"Going away by the train," Doris said regretfully. "Would we were going away in a carriage! We shall leave Orelay knowing nothing of it but this suite of apartments."

"There is no reason why we should not drive," and I stopped packing my bag, and stood looking at her.

"I wonder if we should have stayed three days if we had not discovered these rooms? Dear one, I think I should not have meant so much to you in those humbler rooms: you attach much importance to these cornices and hangings."

"I should have loved you always, Doris, but I think I can love you better here," and with our bags in our hands we wandered from the bedroom into the drawing-room and stood admiring its bygone splendour. "Doris, dear, you must play me 'The Nut Bush.' I want to hear it on that old piano. Tinkle it, dear, tinkle it, and don't play 'The Nut Bush' too sentimentally, nor yet too gaily."

"Which way will you have it?" she asked; "'a true love's truth or a light love's art'?"

"I would have it dainty and fantastic as Schumann wrote it, 'only the song of a secret bird.'"

"With a pathos of loneliness in it?"

"That is it," I cried, "that is the right time to play it in, without stress on either side.... No, you mustn't leave the piano, Doris. Sing me some songs. Go on singing Schumann or Schubert; there are no other songs. Let me hear you sing 'The Moonlight' or 'The Lotus-flower.' Schumann and Schubert were the singing birds of the fifties; I love their romantic sentimentalities, orange gardens, south winds, a lake with a pinnace upon it, and a nightingale singing in a dark wood by a lonely shore; that is how they felt, how they dreamed." And resigning herself to my humour, she sang song after song till at last, awaking from a long reverie of music and old association of memories, I said, "Play me a waltz, Doris; I would hear an old-time waltz played in this room; its romantic flourishes will evoke the departed spirits." And very soon, sitting in my chair with half-closed eyes, it seemed to me that I saw crinolines faintly gliding over the floor, and white-stockinged feet, sloping shoulders and glistening necks with chignons--swan-like women, and long-whiskered cavaliers wearing peg-top trousers and braided coats dancing or talking with them.... The music suddenly stopped and Doris said:

"If we are to catch our train we must go on with our packing."

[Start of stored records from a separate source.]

File: config.mk
export PLATFORM = sky130hd
export DESIGN_NAME = pc_fetch
export DESIGN_NICKNAME = d
export VERILOG_FILES = /design/src/rtl/pc_fetch_pkg.sv /design/src/rtl/npc_calc.sv /design/src/rtl/pc_fetch.sv
export SDC_FILE = /design/constraint.sdc
export NUM_CORES = 1
export LEC_CHECK = 0
export ABC_AREA = 1
export CORE_ASPECT_RATIO = 0.9
export CORE_MARGIN = 2
export CORE_UTILIZATION = 35
export DETAILED_ROUTE_END_ITERATION = 8
export PLACE_DENSITY = 0.69
export SYNTH_ARGS = -nofsm -noshare
export SYNTH_HDL_FRONTEND = slang
export SYNTH_SLANG_ARGS = --single-unit
File: constraint.sdc
create_clock -name clk -period 6.4 [get_ports clk]
set_input_delay 1.92 -clock clk [delete_from_list [all_inputs] [get_ports clk]]
set_output_delay 1.92 -clock clk [all_outputs]
set_load 0.02 [all_outputs]
## config.mk

```make
export PLATFORM = sky130hd
export DESIGN_NAME = axi_w_slave_ctl
export DESIGN_NICKNAME = d
export VERILOG_FILES = /design/src/rtl/axi_w_slave_ctl.sv
export SDC_FILE = /design/constraint.sdc
export NUM_CORES = 1
export LEC_CHECK = 0
export CORE_MARGIN = 10
export CORE_UTILIZATION = 35
export CTS_CLUSTER_SIZE = 16
export DETAILED_ROUTE_END_ITERATION = 8
export RECOVER_POWER = 100
export SLEW_MARGIN = 5
export SYNTH_ARGS = -nofsm -noshare
export SYNTH_HDL_FRONTEND = slang
export SYNTH_SLANG_ARGS = --single-unit
```

## constraint.sdc

```tcl
create_clock -name clk -period 7.9 [get_ports clk]
set_clock_uncertainty 0.2 [all_clocks]
set_input_delay 1.975 -clock clk [delete_from_list [all_inputs] [get_ports clk]]
set_output_delay 1.975 -clock clk [all_outputs]
set_load 0.02 [all_outputs]
```
### config.mk
export PLATFORM = sky130hd
export DESIGN_NAME = part_select_unpacker
export DESIGN_NICKNAME = d
export VERILOG_FILES = /design/src/rtl/part_select_unpacker.sv
export SDC_FILE = /design/constraint.sdc
export NUM_CORES = 1
export LEC_CHECK = 0
export BUFFER_PORTS_ARGS = -buffer_cell sky130_fd_sc_hd__buf_4
export CORE_ASPECT_RATIO = 0.5
export CORE_MARGIN = 1.5
export CORE_UTILIZATION = 35
export DETAILED_ROUTE_END_ITERATION = 10
export GPL_ROUTABILITY_DRIVEN = 0
export HOLD_SLACK_MARGIN = 0.08
export SETUP_SLACK_MARGIN = 0.15
export SKIP_LAST_GASP = 1
export SLEW_MARGIN = 10
export SYNTH_ARGS = -nofsm -noshare
export SYNTH_HDL_FRONTEND = slang
export SYNTH_SLANG_ARGS = --single-unit
### constraint.sdc
create_clock -name clk -period 3.36 [get_ports clk]
set_input_delay 0.168 -clock clk [delete_from_list [all_inputs] [get_ports clk]]
set_output_delay 0.168 -clock clk [all_outputs]
set_load 0.02 [all_outputs]
`config.mk`:
```
export PLATFORM = sky130hd
export DESIGN_NAME = sample_trig_gen
export DESIGN_NICKNAME = d
export VERILOG_FILES = /design/src/rtl/synth_timing_pkg.sv /design/src/rtl/frac_tick_div.sv /design/src/rtl/sample_trig_gen.sv
export SDC_FILE = /design/constraint.sdc
export NUM_CORES = 1
export LEC_CHECK = 0
export CAP_MARGIN = 20
export CELL_PAD_IN_SITES_DETAIL_PLACEMENT = 1
export CELL_PAD_IN_SITES_GLOBAL_PLACEMENT = 2
export CORE_UTILIZATION = 37
export CTS_CLUSTER_DIAMETER = 200
export DETAILED_ROUTE_END_ITERATION = 8
export PLACE_DENSITY_LB_ADDON = 0.05
export SLEW_MARGIN = 25
export SYNTH_ARGS = -nofsm -noshare
export SYNTH_HDL_FRONTEND = slang
export SYNTH_SLANG_ARGS = --single-unit
```
`constraint.sdc`:
```
create_clock -name AUDIO_CLK -period 4.7 [get_ports AUDIO_CLK]
set_input_delay 0.94 -clock AUDIO_CLK [delete_from_list [all_inputs] [get_ports AUDIO_CLK]]
set_output_delay 0.94 -clock AUDIO_CLK [all_outputs]
set_load 0.1 [all_outputs]
```
`src/rtl/synth_timing_pkg.sv`:
```
// -----------------------------------------------------------------------------
// synth_timing_pkg
// Shared types and helpers for the synthesis timing blocks.
//   trig_state_t   : frame-trigger FSM states
//   ACC_WIDTH_DEF  : default fractional accumulator width
//   CNT_WIDTH_DEF  : default event counter width
//   sat_inc()      : saturating increment for counters up to 32 bits wide
// -----------------------------------------------------------------------------
package synth_timing_pkg;

  typedef enum logic [1:0] {
    IDLE      = 2'd0,
    WAIT_TICK = 2'd1,
    TRIG      = 2'd2,
    BUSY      = 2'd3
  } trig_state_t;

  localparam int ACC_WIDTH_DEF = 32;
  localparam int CNT_WIDTH_DEF = 16;

  // Increment val, holding at the all-ones value of a width-bit counter.
  function automatic logic [31:0] sat_inc(input logic [31:0] val, input int unsigned width);
    logic [31:0] max_v;
    if (width >= 32'd32) begin
      max_v = 32'hFFFF_FFFF;
    end else begin
      max_v = (32'd1 << width) - 32'd1;
    end
    if (val >= max_v) begin
      sat_inc = max_v;
    end else begin
      sat_inc = val + 32'd1;
    end
  endfunction

endpackage

```
`src/rtl/frac_tick_div.sv`:
```
// -----------------------------------------------------------------------------
// frac_tick_div
// Fractional-N rate divider: adds SAMPLE_RATE to a phase accumulator every
// enabled cycle and emits a tick whenever the phase wraps past AUDIO_CLK_RATE,
// giving an exact long-term tick rate of SAMPLE_RATE per AUDIO_CLK_RATE cycles.
// Ports:
//   clk     in   clock, posedge
//   rst_n   in   asynchronous active-low reset
//   enable  in   run; 0 clears the accumulator on the next edge
//   tick    out  combinational, high in the cycle whose edge wraps the phase
// -----------------------------------------------------------------------------
module frac_tick_div
  import synth_timing_pkg::*;
#(
  parameter int AUDIO_CLK_RATE = 90416666,
  parameter int SAMPLE_RATE    = 44100,
  parameter int ACC_WIDTH      = ACC_WIDTH_DEF
) (
  input  logic clk,
  input  logic rst_n,
  input  logic enable,
  output logic tick
);

  // All arithmetic carries one guard bit so acc+SAMPLE_RATE can never overflow.
  localparam logic [ACC_WIDTH:0] SR_W   = (ACC_WIDTH+1)'(SAMPLE_RATE);
  localparam logic [ACC_WIDTH:0] RATE_W = (ACC_WIDTH+1)'(AUDIO_CLK_RATE);

  // acc_r stays below AUDIO_CLK_RATE, so its guard bit is always zero.
  logic [ACC_WIDTH:0] acc_r;
  logic [ACC_WIDTH:0] sum_s;
  logic [ACC_WIDTH:0] acc_next_s;
  logic               wrap_s;

  // Next phase and wrap detection.
  always_comb begin
    sum_s      = acc_r + SR_W;
    wrap_s     = 1'b0;
    acc_next_s = sum_s;
    if (sum_s >= RATE_W) begin
      wrap_s     = 1'b1;
      acc_next_s = sum_s - RATE_W;
    end else begin
      wrap_s     = 1'b0;
      acc_next_s = sum_s;
    end
  end

  assign tick = enable & wrap_s;

  // Phase accumulator register; disabled cycles restart the phase from zero.
  always_ff @(posedge clk or negedge rst_n) begin
    if (!rst_n) begin
      acc_r <= {(ACC_WIDTH+1){1'b0}};
    end else if (!enable) begin
      acc_r <= {(ACC_WIDTH+1){1'b0}};
    end else begin
      acc_r <= acc_next_s;
    end
  end

endmodule

```
`src/rtl/sample_trig_gen.sv`:
```
// -----------------------------------------------------------------------------
// sample_trig_gen
// Generates the per-sample trig that starts one synthesis frame in
// synth_clk_gen, tracks frame completion through xxxx_zero, and flags ticks
// that arrive while a frame is still running (overrun) or frames that never
// complete (timeout).
// Ports:
//   AUDIO_CLK      in   clock, posedge
//   reset_reg_N    in   asynchronous active-low reset
//   enable         in   run; 0 returns to IDLE and clears the phase
//   xxxx_zero      in   frame index==0 from synth_clk_gen, asynchronous
//   trig           out  frame start pulse, TRIG_WIDTH cycles high
//   frame_busy     out  high from trig assertion until frame done/timeout
//   overrun_pulse  out  1 cycle: tick dropped because a frame was running
//   timeout_pulse  out  1 cycle: frame exceeded TIMEOUT_CYC cycles
//   overrun_count  out  saturating overrun counter
//   timeout_count  out  saturating timeout counter
// -----------------------------------------------------------------------------
module sample_trig_gen
  import synth_timing_pkg::*;
#(
  parameter int AUDIO_CLK_RATE = 90416666,
  parameter int SAMPLE_RATE    = 44100,
  parameter int ACC_WIDTH      = ACC_WIDTH_DEF,
  parameter int TRIG_WIDTH     = 4,
  parameter int TIMEOUT_CYC    = 4096,
  parameter int CNT_WIDTH      = CNT_WIDTH_DEF
) (
  input  logic                 AUDIO_CLK,
  input  logic                 reset_reg_N,
  input  logic                 enable,
  input  logic                 xxxx_zero,
  output logic                 trig,
  output logic                 frame_busy,
  output logic                 overrun_pulse,
  output logic                 timeout_pulse,
  output logic [CNT_WIDTH-1:0] overrun_count,
  output logic [CNT_WIDTH-1:0] timeout_count
);

  localparam int TW_W   = (TRIG_WIDTH > 1) ? $clog2(TRIG_WIDTH) : 1;
  localparam int BUSY_W = $clog2(TIMEOUT_CYC + 1);

  localparam logic [TW_W-1:0]   TRIG_LAST = TW_W'(TRIG_WIDTH - 1);
  localparam logic [BUSY_W-1:0] BUSY_LAST = BUSY_W'(TIMEOUT_CYC - 1);

  trig_state_t       state_r;
  logic [TW_W-1:0]   trig_cnt_r;
  logic [BUSY_W-1:0] busy_cnt_r;
  logic              seen_low_r;
  logic              zs_meta_r;
  logic              zs_r;
  logic              tick_s;
  logic              done_s;
  logic              timeout_s;

  frac_tick_div #(
    .AUDIO_CLK_RATE (AUDIO_CLK_RATE),
    .SAMPLE_RATE    (SAMPLE_RATE),
    .ACC_WIDTH      (ACC_WIDTH)
  ) u_frac_tick_div (
    .clk    (AUDIO_CLK),
    .rst_n  (reset_reg_N),
    .enable (enable),
    .tick   (tick_s)
  );

  // Two-flop synchronizer for xxxx_zero; only zs_r is used downstream.
  always_ff @(posedge AUDIO_CLK or negedge reset_reg_N) begin
    if (!reset_reg_N) begin
      zs_meta_r <= 1'b0;
      zs_r      <= 1'b0;
    end else begin
      zs_meta_r <= xxxx_zero;
      zs_r      <= zs_meta_r;
    end
  end

  // A frame is done only after the index has been seen leaving zero and
  // returning to it, so a stale high level at trig time is not mistaken for
  // completion. busy_cnt_r counts from TRIG entry, so the frame may occupy
  // TRIG+BUSY for exactly TIMEOUT_CYC cycles.
  assign done_s    = (state_r == BUSY) & zs_r & seen_low_r;
  assign timeout_s = (state_r == BUSY) & (busy_cnt_r == BUSY_LAST) & ~done_s;

  // Frame FSM with registered outputs and saturating event counters.
  always_ff @(posedge AUDIO_CLK or negedge reset_reg_N) begin
    if (!reset_reg_N) begin
      state_r       <= IDLE;
      trig_cnt_r    <= {TW_W{1'b0}};
      busy_cnt_r    <= {BUSY_W{1'b0}};
      seen_low_r    <= 1'b0;
      trig          <= 1'b0;
      frame_busy    <= 1'b0;
      overrun_pulse <= 1'b0;
      timeout_pulse <= 1'b0;
      overrun_count <= {CNT_WIDTH{1'b0}};
      timeout_count <= {CNT_WIDTH{1'b0}};
    end else if (!enable) begin
      state_r       <= IDLE;
      trig_cnt_r    <= {TW_W{1'b0}};
      busy_cnt_r    <= {BUSY_W{1'b0}};
      seen_low_r    <= 1'b0;
      trig          <= 1'b0;
      frame_busy    <= 1'b0;
      overrun_pulse <= 1'b0;
      timeout_pulse <= 1'b0;
    end else begin
      overrun_pulse <= 1'b0;
      timeout_pulse <= 1'b0;
      case (state_r)
        IDLE: begin
          state_r <= WAIT_TICK;
        end
        WAIT_TICK: begin
          if (tick_s) begin
            state_r    <= TRIG;
            trig       <= 1'b1;
            frame_busy <= 1'b1;
            trig_cnt_r <= {TW_W{1'b0}};
            busy_cnt_r <= {BUSY_W{1'b0}};
            seen_low_r <= 1'b0;
          end
        end
        TRIG: begin
          busy_cnt_r <= busy_cnt_r + BUSY_W'(1);
          if (tick_s) begin
            overrun_pulse <= 1'b1;
            overrun_count <= CNT_WIDTH'(sat_inc(32'(overrun_count), CNT_WIDTH));
          end
          if (trig_cnt_r == TRIG_LAST) begin
            state_r <= BUSY;
            trig    <= 1'b0;
          end else begin
            trig_cnt_r <= trig_cnt_r + TW_W'(1);
          end
        end
        BUSY: begin
          if (done_s || timeout_s) begin
            if (timeout_s) begin
              timeout_pulse <= 1'b1;
              timeout_count <= CNT_WIDTH'(sat_inc(32'(timeout_count), CNT_WIDTH));
            end
            // A tick landing on the completion edge starts the next frame
            // straight away rather than being counted as an overrun.
            if (tick_s) begin
              state_r    <= TRIG;
              trig       <= 1'b1;
              frame_busy <= 1'b1;
              trig_cnt_r <= {TW_W{1'b0}};
              busy_cnt_r <= {BUSY_W{1'b0}};
              seen_low_r <= 1'b0;
            end else begin
              state_r    <= WAIT_TICK;
              frame_busy <= 1'b0;
            end
          end else begin
            busy_cnt_r <= busy_cnt_r + BUSY_W'(1);
            if (!zs_r) begin
              seen_low_r <= 1'b1;
            end
            if (tick_s) begin
              overrun_pulse <= 1'b1;
              overrun_count <= CNT_WIDTH'(sat_inc(32'(overrun_count), CNT_WIDTH));
            end
          end
        end
        default: begin
          state_r    <= IDLE;
          trig       <= 1'b0;
          frame_busy <= 1'b0;
        end
      endcase
    end
  end

endmodule
```
==> flow_summary.toml <==
[timing]
rsz0062_at_grt = "false"
max_freq_mhz = 231
slew_viol_final = 0
hold_ws_ns = 0.353
fin_crit_sh_pct = 92.3
worstMarginPinSlew_ns = 0.989
slew_headroom_pct = 33.8
timing.setup.tns_ns = 0
setup_viol = 0
setup_slack_ns = 0.362
final-hold-violation-count = 0
period_minus_slack_ns = 4.34
skew_ns = 0.00849

[power]
report.power.total_uw = 2090
power_density_nw_per_um2 = 300
vdd_ir_drop_max_v = 0.000192
leakagePower_uw = 0.00293

[floorplan]
dieArea_um2 = 17000
die_h_um = 130
core_um2 = 16000
rows = 46
die_x_um = 130
start_util_pct = 38.1
io_pins = 40

[setup_path]
startpoint_type = "flop"
critical_path.endpoint_type = "flop"
required_ns = 4.90
crit_arrival_ns = 4.54
path_max_fanout = 17
rrSetupSlack_ns = 0.36
critPathKind = "flop to flop"

[detailed_routing]
vias = 5353
wirelength_um = 17000
wl_per_cell_um = 17.9
drt_iter0_drc = 220
ant_nets = 0
drc = 0
first_pass_iters = 4
avgViaCountPerCell = 5.63

[placed_design]
dpl.cell_count = 935
place_congestion = 0.797
dp_hpwl_um = 12300
io_buffers = 39
place_ws_ns = 0.422

[synth]
syn_inst = 702
syn_nets = 718
synth-xor-area-share_pct = 7.91
synth_area_um2 = 6090
yosys.area.top_type = "dfrtp_1"
yosys.area_share.simple_pct = 29.1
synth_ff_type = "dfrtp_1"
synth_compound_area_share_pct = 19.4
syn_avg_cell_area_um2 = 8.67
synth_seq_area_share_pct = 36.2
ys_warn_count = 0
synth_fa_ha_area_share_pct = 2.47
async_flop_share_pct = 100
synth-seq-cells = 88
synth_top_family_by_area = "simple AND/OR/NAND/NOR gates"
synth_edf_count = 0
synth_top_cell_area_share_pct = 36.2
synth.distinct_cells = 79
yosys-top-cells-area = "dfrtp_1 36%, nand2_1 5.4%, xnor2_1 5.0%, nand3_1 3.3%, xor2_1 2.9%"
synth.mux.area_fraction_pct = 1.03

[global_route]
grt_max_degree = 71
overflow = 0
use_met1_pct = 28.8
grt_use_met3_pct = 3.20
grt_pass1_vias = 5644
top_usage_layer = "met2"
grt_use_met2_pct = 36.3
grt_usage_pct = 21.4
antenna_found_initial = 0
grt_pass1_wl_um = 28600

[cts]
ctsHoldBuffers = 0
cts_tree = "done"
cts_max_level = 3
cts_root_buffer = "clkbuf_16"
clock_latency_ns = 0.35
cts_sinks = 88
cts_buffers = 9
path_clk_slew_ns = 0.07
clock_path_buffers = 2
ctsResizeCount = 0
postCtsSetupBuffers = 0

[cells_and_area]
n_antenna_cell = 0
drive_gt1_share_pct = 9.12
fin_cells = 951
synthToLayoutAreaGrowth_pct = 14.4
fin_nets = 746
final_common_cell = "dfrtp_1"
layout_common_cells = "88 x dfrtp_1, 87 x nand2_1, 41 x nor2_1"

[min_path]
min_path_type = "flop to flop"

[status]
status = "finished, final reports clean"

[run]
cap_violations = 0
-- state kept, by name, indices dropped and copies added (netlist names) --
| name | count |
|---|---|
| trig_cnt_r | 2 |
| overrun_count | 16 |
| state_r | 2 |
| overrun_pulse | 1 |
| busy_cnt_r | 13 |
| u_frac_tick_div.acc_r | 32 |
| timeout_pulse | 1 |
| seen_low_r | 1 |
| frame_busy | 1 |
| timeout_count | 16 |
| zs_r | 1 |
| zs_meta_r | 1 |
| trig | 1 |
-- cells by family (layout without fill, tap and decap cells) --
logic type	count (synthesis)	in the layout
DFF	88	88
xor gates and xnor gates	55	55
adders and majority gates	12	12
buffers and inverters	48	81
muxes	6	6
and+or+nand+nor	323	323
AOI/OAI and AO/OA	170	170
-- area by class of cell --
class / instances / area (um2)
Fill cell: 1907 / 9030
Multi-Input combinational cell: 566 / 3650
Sequential cell: 88 / 2200
Timing Repair Buffer: 51 / 477
Tap cell: 216 / 270
Clock buffer: 9 / 225
Clock inverter: 7 / 87.6
Inverter: 14 / 52.6
-- Yosys cell counts (7+ instances only) --
| library cell | count |
|---|---|
| inv_1 | 14 |
| or2_2 | 8 |
| and2_1 | 24 |
| dfrtp_1 | 88 |
| and4_1 | 10 |
| o21ai_1 | 11 |
| o211ai_1 | 9 |
| nand3_1 | 40 |
| buf_6 | 7 |
| or3_1 | 9 |
| a31oi_1 | 22 |
| clkbuf_1 | 19 |
| and3_1 | 26 |
| nor3_1 | 18 |
| nand4_1 | 12 |
| o21ai_0 | 29 |
| o21a_1 | 9 |
| nand2_1 | 87 |
| a21oi_1 | 32 |
| xor2_1 | 20 |
| nor2_1 | 41 |
| ha_1 | 12 |
| xnor2_1 | 35 |
-- worst paths after layout --
check	start	end	cells after the start
min	zs_meta_r	zs_r	0
max in group asynchronous	reset_reg_N	timeout_count[5]	2
min reg2reg	zs_meta_r	zs_r	0
max	u_frac_tick_div.acc_r[10]	overrun_count[7]	10
max reg2reg	u_frac_tick_div.acc_r[10]	overrun_count[7]	10
min in group asynchronous	reset_reg_N	u_frac_tick_div.acc_r[29]	1
-- layer usage --
layer | part of all wire (%) | routed length [um]
met4 | 0.44 | 75
met2 | 49 | 8320
met5 | 0 | 0
met3 | 1.5 | 255
met1 | 49 | 8330
-- worst max-delay path, cell delays in order, from the launching register on --
cell	delay (ns)
dfrtp_1	0.54
or4b_4	0.55
or3_1	0.52
a2111oi_4	0.43
xor2_1	0.19
a211oi_2	0.31
nand4b_1	0.26
or3_4	0.56
and3_4	0.28
nand2_1	0.37
o21ai_0	0.16
-- report_power, final --
part	internal, uW	total [uW]	switching (uW)
logic	165	467	301
registers	796	858	61.8
clock network	426	767	341
-- through the flow --
| stage | cell area [um2] | utilization, % |
|---|---|---|
| after CTS | 6960 | 43.5 |
| after floorplan | 6090 | - |
| final | 6970 | 43.5 |
| after detailed placement | 6650 | 41.6 |
| after global routing | 6970 | 43.5 |
| after global placement | 6650 | 41.6 |
(Power assumes the default switching activity.)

"You mustn't talk to me of trains," and overcome with a Schumann-like longing and melancholy I took her in my arms, overcome by her beauty. She was perfection. No Chelsea or Dresden figure was ever more dainty, gayer, or brighter. She was Schumann and Dresden, but a Dresden of an earlier period than Schumann; but why compare her to anything? She was Doris, the very embodiment of her name.